* Work to be completed *
Of the lines in the data below, write out exactly those from the one holding "relSlewSlack_pct 34.8 \" through the one holding "x nand2_1, 128", both included.

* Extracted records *
-- Opening Marker --

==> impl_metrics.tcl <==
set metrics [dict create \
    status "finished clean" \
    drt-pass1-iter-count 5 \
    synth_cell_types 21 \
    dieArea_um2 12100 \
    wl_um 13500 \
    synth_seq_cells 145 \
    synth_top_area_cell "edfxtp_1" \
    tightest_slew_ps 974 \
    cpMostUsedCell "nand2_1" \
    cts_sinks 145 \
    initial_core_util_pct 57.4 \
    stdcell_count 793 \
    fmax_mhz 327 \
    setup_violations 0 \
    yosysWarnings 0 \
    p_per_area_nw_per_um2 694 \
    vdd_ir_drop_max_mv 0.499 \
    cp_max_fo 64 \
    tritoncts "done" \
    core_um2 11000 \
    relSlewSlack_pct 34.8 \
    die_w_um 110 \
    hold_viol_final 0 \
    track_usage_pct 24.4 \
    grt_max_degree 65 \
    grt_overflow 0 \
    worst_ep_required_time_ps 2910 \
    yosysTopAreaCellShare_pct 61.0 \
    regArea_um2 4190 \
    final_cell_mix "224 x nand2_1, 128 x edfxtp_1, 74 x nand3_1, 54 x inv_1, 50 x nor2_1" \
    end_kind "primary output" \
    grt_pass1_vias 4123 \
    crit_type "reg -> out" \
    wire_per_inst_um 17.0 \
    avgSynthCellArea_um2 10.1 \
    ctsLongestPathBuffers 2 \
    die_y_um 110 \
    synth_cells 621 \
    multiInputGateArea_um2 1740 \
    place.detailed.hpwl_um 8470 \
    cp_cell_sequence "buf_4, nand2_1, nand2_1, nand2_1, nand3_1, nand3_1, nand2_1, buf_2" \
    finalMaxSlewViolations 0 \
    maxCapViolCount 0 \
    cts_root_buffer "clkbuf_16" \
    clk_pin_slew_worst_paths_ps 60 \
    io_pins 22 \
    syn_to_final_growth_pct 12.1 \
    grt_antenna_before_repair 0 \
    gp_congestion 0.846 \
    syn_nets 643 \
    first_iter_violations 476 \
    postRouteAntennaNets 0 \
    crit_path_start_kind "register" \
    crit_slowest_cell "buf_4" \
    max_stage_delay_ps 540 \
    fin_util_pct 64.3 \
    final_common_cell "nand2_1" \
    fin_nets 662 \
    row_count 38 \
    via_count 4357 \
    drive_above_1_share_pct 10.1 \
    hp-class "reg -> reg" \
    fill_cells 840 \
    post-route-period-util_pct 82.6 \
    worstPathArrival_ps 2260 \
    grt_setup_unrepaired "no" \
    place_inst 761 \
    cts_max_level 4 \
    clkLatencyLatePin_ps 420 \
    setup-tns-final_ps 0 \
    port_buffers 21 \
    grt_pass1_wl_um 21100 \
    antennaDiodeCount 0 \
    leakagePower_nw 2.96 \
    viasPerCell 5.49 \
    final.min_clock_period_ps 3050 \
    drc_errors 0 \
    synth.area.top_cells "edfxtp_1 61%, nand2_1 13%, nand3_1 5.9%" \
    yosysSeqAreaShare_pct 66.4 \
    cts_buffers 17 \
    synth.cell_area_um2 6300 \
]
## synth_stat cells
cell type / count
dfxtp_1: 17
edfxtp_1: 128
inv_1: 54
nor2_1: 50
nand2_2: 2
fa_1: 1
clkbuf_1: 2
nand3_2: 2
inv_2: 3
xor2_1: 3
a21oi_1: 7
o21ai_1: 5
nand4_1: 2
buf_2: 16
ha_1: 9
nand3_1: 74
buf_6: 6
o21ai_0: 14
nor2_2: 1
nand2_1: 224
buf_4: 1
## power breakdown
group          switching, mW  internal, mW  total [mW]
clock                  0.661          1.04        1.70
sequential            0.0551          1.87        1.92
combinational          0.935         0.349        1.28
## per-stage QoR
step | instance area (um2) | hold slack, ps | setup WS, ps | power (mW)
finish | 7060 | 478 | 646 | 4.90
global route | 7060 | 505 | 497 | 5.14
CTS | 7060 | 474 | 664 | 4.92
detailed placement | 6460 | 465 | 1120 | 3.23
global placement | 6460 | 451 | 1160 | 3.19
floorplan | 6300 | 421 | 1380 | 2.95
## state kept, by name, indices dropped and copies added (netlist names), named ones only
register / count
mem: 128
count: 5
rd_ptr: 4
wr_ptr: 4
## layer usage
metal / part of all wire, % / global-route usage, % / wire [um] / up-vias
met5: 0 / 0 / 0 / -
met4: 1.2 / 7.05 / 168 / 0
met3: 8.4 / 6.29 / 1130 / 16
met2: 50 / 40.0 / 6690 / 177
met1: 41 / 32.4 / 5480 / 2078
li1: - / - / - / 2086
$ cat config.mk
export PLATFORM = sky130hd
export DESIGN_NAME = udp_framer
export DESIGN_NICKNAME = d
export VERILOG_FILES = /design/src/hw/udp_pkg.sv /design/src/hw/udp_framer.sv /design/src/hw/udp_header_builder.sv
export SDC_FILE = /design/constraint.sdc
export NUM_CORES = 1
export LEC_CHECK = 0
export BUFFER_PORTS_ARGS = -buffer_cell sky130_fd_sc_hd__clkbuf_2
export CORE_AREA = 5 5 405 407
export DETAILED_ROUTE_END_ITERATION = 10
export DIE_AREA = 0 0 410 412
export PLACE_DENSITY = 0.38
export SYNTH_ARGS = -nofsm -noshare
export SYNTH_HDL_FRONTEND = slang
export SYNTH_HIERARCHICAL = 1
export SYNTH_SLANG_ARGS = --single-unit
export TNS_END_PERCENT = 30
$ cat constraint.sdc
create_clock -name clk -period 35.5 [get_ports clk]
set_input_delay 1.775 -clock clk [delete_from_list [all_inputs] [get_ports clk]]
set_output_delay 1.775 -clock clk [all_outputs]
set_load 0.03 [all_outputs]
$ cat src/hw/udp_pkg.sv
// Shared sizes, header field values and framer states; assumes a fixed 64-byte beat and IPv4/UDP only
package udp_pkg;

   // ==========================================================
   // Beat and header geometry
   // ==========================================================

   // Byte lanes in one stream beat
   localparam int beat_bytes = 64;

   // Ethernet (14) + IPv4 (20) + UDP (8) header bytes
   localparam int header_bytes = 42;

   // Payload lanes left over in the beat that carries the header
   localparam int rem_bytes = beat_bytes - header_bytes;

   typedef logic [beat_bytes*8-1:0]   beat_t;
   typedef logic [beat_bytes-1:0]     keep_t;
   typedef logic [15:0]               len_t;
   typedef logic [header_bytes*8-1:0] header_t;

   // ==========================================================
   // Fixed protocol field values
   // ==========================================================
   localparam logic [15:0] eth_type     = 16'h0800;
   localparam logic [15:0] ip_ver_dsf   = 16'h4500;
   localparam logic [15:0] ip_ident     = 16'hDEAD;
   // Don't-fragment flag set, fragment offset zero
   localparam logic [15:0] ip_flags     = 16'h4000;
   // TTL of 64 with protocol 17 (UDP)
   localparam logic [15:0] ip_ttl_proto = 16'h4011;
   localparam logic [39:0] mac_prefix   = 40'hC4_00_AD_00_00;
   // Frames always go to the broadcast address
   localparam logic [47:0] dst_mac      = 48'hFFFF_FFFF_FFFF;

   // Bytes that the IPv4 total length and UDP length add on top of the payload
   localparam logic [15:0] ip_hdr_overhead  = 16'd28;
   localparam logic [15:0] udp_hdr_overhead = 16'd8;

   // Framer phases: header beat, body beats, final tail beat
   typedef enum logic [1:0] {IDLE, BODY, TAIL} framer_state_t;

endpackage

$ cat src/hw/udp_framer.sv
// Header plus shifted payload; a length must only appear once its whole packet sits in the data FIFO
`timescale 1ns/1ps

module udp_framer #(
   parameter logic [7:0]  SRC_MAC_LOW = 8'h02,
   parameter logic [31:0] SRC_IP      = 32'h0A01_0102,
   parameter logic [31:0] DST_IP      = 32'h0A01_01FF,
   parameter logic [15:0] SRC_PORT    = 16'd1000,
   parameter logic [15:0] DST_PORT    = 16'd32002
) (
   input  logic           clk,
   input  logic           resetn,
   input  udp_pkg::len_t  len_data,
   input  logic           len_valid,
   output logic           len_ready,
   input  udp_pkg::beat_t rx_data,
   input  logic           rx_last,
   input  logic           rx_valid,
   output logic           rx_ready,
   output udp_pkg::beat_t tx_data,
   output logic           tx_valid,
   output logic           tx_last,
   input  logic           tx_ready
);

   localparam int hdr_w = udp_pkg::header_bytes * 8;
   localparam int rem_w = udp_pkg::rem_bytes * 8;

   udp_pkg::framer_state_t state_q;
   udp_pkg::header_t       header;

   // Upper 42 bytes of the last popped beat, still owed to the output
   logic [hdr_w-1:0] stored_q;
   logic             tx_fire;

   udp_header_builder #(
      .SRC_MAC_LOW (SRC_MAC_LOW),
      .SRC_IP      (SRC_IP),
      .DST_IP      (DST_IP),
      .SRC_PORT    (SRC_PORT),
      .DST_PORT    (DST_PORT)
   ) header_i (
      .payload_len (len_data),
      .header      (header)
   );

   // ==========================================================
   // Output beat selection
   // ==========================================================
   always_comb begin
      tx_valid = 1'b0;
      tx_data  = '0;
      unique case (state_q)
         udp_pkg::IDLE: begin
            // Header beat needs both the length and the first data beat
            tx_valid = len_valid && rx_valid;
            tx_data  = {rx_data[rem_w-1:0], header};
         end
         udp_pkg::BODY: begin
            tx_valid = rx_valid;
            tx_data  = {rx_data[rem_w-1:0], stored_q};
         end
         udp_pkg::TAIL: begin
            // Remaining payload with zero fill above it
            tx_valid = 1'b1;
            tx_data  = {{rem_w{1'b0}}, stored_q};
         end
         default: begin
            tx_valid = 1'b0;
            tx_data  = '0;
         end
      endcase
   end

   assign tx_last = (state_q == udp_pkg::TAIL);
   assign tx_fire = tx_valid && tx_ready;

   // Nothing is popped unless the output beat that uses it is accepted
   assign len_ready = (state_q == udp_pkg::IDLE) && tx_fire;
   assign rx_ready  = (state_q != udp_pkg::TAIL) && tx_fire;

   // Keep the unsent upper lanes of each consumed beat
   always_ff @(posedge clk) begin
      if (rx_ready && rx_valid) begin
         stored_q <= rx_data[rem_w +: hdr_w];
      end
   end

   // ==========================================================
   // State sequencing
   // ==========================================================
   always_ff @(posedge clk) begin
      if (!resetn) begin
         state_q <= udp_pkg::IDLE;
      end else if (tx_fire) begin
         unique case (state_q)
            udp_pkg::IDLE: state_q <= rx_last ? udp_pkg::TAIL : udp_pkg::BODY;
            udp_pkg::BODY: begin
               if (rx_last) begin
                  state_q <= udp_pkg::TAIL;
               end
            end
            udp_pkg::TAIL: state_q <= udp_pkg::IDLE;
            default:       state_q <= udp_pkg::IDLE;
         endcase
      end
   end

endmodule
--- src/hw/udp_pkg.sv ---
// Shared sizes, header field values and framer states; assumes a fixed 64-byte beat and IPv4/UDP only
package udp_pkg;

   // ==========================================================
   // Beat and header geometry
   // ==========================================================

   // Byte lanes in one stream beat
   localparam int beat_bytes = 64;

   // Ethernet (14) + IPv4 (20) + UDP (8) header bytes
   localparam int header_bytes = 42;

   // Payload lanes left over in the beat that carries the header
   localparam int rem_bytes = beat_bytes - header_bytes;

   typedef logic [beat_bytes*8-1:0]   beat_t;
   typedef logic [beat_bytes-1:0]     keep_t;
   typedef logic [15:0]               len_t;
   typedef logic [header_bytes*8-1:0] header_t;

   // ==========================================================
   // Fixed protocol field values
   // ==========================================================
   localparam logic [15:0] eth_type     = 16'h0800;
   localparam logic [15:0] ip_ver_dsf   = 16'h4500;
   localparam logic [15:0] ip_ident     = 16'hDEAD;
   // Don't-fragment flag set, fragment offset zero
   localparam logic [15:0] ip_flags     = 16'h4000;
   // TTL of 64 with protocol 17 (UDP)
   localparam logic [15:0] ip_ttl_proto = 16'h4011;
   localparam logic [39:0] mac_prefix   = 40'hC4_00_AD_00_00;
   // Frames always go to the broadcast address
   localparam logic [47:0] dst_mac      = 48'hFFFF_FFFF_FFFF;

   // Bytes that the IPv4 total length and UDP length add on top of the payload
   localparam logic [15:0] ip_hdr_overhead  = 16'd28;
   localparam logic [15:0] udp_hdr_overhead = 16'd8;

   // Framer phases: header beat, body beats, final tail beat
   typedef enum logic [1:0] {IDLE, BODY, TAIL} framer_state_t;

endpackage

-- Closing Marker --
-- Opening Marker --

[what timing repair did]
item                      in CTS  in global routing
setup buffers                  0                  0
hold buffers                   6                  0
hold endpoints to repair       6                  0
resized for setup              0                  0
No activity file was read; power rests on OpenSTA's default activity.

-- Closing Marker --
-- Opening Marker --

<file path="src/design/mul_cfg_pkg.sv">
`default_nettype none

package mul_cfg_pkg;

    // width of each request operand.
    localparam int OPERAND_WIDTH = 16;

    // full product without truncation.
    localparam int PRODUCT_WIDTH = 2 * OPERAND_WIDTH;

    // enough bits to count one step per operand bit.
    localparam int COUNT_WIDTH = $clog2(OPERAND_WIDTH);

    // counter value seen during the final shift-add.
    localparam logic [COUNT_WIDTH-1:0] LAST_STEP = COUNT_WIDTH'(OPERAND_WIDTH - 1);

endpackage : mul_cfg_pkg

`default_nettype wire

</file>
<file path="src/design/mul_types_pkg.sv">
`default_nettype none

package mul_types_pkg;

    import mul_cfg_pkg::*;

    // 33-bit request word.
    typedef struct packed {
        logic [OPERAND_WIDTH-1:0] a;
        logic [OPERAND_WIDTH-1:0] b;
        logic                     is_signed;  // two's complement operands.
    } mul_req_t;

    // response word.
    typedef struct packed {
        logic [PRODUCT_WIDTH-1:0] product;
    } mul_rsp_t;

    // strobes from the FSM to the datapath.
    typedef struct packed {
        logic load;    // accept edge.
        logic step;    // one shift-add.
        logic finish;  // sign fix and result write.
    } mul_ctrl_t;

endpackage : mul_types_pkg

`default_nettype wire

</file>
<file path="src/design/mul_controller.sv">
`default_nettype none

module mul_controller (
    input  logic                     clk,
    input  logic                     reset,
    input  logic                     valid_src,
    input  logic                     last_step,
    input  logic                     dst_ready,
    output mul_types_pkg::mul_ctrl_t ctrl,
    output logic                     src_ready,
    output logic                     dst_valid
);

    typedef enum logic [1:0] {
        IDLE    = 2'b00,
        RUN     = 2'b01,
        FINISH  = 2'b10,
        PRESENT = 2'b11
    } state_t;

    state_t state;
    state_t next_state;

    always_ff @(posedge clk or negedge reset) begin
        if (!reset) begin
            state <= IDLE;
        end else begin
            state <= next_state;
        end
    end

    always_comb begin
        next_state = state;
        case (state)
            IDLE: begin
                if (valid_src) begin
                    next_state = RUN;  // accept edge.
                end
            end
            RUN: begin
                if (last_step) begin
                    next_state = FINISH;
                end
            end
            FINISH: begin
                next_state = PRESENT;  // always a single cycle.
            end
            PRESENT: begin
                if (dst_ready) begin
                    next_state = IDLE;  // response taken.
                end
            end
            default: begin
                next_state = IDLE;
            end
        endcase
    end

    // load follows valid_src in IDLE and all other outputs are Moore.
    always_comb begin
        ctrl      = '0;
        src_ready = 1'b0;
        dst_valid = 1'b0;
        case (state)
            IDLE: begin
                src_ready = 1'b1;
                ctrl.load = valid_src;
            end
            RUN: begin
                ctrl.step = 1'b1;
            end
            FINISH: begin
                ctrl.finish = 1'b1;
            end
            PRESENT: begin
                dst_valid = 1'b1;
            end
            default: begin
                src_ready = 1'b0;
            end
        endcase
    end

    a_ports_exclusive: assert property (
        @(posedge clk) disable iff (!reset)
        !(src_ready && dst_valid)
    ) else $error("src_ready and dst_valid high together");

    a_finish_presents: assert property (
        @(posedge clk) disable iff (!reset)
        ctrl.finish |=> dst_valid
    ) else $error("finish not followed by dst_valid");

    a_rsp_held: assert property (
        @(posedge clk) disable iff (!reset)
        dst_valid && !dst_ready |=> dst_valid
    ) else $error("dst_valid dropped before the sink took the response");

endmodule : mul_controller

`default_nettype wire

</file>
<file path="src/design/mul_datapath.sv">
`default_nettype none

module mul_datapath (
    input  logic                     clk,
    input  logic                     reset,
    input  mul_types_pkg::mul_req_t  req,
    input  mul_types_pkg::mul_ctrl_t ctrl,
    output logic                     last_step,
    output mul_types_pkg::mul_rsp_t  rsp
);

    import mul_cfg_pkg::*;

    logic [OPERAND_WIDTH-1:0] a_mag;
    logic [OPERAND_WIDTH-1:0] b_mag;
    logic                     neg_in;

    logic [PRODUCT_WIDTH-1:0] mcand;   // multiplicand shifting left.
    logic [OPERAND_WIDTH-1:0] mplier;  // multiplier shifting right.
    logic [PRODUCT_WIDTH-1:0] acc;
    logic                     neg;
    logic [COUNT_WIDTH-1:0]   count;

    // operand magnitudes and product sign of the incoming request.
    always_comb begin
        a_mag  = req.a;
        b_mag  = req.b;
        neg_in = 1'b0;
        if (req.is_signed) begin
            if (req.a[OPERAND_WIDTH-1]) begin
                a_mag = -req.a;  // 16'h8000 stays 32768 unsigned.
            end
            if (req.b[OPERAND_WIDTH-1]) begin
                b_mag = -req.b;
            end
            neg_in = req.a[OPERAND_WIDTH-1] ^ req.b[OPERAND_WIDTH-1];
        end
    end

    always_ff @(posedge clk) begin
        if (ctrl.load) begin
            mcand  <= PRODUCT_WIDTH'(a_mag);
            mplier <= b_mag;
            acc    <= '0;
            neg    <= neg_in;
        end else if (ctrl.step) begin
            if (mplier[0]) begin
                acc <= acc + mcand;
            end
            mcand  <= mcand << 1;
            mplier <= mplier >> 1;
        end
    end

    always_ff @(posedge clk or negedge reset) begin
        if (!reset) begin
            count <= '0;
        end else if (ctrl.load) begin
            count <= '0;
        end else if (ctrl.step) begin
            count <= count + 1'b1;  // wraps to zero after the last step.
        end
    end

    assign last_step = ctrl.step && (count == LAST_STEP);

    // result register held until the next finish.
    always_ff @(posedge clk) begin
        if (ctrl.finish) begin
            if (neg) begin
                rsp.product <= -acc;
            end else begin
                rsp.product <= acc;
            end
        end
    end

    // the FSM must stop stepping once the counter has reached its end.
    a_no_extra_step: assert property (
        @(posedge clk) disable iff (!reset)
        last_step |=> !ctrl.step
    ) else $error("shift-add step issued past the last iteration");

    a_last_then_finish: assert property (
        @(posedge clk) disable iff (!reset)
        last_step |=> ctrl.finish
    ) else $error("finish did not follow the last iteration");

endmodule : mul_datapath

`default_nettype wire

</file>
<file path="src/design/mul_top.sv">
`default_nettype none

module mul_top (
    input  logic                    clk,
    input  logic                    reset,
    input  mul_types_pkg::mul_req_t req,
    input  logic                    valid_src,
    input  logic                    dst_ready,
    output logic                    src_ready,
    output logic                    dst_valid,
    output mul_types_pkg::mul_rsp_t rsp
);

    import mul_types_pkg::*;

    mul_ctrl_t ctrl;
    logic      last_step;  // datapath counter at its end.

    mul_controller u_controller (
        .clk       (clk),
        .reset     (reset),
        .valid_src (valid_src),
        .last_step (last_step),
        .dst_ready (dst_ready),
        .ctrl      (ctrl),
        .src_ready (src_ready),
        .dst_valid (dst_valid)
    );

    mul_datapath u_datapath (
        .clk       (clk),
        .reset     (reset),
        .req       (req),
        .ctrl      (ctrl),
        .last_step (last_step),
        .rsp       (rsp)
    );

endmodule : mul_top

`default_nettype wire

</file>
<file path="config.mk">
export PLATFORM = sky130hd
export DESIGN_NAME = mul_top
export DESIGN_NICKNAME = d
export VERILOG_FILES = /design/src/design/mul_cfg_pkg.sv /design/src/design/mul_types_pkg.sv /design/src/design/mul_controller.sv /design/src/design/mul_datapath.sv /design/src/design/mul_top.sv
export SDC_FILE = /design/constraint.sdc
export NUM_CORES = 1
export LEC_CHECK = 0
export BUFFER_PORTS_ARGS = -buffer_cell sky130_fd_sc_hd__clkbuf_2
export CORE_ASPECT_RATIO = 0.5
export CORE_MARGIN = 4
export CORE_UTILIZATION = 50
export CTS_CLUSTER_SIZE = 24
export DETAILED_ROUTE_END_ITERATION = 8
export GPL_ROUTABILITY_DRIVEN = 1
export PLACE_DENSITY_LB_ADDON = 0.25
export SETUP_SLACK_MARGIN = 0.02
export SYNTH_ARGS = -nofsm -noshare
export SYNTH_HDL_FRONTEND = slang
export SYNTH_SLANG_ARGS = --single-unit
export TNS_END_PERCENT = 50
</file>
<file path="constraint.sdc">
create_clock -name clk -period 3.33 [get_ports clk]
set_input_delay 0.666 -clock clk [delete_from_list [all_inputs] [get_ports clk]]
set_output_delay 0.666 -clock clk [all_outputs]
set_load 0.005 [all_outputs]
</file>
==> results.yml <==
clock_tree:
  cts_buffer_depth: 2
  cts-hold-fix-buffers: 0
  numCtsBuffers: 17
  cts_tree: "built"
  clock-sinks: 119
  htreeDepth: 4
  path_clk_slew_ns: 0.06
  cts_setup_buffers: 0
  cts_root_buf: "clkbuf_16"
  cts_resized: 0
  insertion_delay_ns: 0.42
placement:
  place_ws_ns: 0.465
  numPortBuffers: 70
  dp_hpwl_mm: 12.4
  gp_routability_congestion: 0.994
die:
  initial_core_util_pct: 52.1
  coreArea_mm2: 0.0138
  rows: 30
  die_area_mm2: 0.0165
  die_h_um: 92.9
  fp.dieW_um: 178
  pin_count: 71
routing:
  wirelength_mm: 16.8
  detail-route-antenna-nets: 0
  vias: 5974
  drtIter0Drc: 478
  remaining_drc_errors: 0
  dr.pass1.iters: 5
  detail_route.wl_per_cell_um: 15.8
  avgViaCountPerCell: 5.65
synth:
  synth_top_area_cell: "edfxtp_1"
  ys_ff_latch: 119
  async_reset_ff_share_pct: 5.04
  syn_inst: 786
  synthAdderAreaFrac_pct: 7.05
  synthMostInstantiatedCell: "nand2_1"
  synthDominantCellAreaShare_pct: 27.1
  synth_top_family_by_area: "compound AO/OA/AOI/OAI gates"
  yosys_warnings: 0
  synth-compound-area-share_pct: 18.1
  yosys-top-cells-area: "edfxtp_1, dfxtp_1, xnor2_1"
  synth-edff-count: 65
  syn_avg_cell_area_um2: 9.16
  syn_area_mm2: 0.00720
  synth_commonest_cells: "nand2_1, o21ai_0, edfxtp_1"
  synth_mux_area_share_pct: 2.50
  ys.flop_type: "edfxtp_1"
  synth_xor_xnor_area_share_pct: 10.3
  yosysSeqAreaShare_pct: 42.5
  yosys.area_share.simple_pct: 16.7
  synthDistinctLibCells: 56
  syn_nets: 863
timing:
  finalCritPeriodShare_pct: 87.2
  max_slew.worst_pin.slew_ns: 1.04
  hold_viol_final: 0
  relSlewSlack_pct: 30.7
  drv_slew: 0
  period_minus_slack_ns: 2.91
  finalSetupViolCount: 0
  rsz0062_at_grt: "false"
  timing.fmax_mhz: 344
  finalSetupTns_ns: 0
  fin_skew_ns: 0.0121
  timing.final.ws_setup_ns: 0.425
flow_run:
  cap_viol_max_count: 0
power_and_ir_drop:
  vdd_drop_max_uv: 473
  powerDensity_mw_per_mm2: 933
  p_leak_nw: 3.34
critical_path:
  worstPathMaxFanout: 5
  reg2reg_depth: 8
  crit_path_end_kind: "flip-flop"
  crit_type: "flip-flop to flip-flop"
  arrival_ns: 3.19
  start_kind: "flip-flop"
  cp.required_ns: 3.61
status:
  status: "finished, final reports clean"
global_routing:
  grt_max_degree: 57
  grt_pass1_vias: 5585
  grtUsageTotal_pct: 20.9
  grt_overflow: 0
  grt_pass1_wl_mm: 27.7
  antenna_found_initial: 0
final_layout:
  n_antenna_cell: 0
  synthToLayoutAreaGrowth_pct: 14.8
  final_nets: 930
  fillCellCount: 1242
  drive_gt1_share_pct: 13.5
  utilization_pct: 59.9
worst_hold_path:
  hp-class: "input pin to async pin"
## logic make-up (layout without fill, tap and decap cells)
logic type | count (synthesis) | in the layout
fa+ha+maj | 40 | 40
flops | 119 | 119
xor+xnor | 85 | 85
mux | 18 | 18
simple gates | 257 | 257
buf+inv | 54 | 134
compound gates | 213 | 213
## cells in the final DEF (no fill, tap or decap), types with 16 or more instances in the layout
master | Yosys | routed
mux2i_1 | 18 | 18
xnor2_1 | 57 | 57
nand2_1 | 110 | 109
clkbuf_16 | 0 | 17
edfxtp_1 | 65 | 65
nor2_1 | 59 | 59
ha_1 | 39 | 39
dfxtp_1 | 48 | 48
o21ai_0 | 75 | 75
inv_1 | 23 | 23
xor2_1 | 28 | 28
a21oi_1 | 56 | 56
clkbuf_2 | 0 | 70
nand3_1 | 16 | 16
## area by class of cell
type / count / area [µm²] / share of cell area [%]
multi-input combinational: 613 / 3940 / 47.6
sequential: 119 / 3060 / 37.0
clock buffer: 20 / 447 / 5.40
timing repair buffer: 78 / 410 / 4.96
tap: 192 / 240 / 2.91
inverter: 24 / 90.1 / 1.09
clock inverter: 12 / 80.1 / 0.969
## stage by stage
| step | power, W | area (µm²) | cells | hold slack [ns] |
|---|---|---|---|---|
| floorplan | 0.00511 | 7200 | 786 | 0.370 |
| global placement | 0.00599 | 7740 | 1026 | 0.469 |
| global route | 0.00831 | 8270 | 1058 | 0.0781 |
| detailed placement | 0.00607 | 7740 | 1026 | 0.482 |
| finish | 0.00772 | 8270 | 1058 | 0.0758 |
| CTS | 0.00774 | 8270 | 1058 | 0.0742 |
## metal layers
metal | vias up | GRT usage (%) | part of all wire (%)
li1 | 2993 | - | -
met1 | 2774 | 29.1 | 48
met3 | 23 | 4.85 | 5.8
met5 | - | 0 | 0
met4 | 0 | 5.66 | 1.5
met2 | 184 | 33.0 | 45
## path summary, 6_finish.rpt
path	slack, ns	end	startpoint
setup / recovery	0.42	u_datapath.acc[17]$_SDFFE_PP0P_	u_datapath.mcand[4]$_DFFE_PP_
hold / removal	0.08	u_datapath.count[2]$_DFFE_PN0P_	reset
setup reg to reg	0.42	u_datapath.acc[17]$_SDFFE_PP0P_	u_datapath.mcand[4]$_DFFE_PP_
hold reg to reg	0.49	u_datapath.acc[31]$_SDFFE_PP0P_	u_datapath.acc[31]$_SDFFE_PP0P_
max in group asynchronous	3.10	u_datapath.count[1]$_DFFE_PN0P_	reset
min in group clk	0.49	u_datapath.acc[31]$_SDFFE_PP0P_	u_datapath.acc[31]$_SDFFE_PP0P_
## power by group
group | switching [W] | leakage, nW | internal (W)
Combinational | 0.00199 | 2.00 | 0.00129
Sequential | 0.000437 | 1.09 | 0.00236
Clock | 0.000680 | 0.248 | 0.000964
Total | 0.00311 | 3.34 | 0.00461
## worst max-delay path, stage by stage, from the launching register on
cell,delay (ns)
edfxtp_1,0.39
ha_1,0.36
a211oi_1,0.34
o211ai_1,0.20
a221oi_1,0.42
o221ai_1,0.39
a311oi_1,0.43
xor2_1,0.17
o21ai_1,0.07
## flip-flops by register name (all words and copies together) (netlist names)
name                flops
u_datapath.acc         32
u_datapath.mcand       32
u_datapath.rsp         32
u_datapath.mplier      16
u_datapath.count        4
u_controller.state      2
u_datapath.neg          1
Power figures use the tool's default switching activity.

-- Closing Marker --

* Output for this task *
    relSlewSlack_pct 34.8 \
    die_w_um 110 \
    hold_viol_final 0 \
    track_usage_pct 24.4 \
    grt_max_degree 65 \
    grt_overflow 0 \
    worst_ep_required_time_ps 2910 \
    yosysTopAreaCellShare_pct 61.0 \
    regArea_um2 4190 \
    final_cell_mix "224 x nand2_1, 128 x edfxtp_1, 74 x nand3_1, 54 x inv_1, 50 x nor2_1" \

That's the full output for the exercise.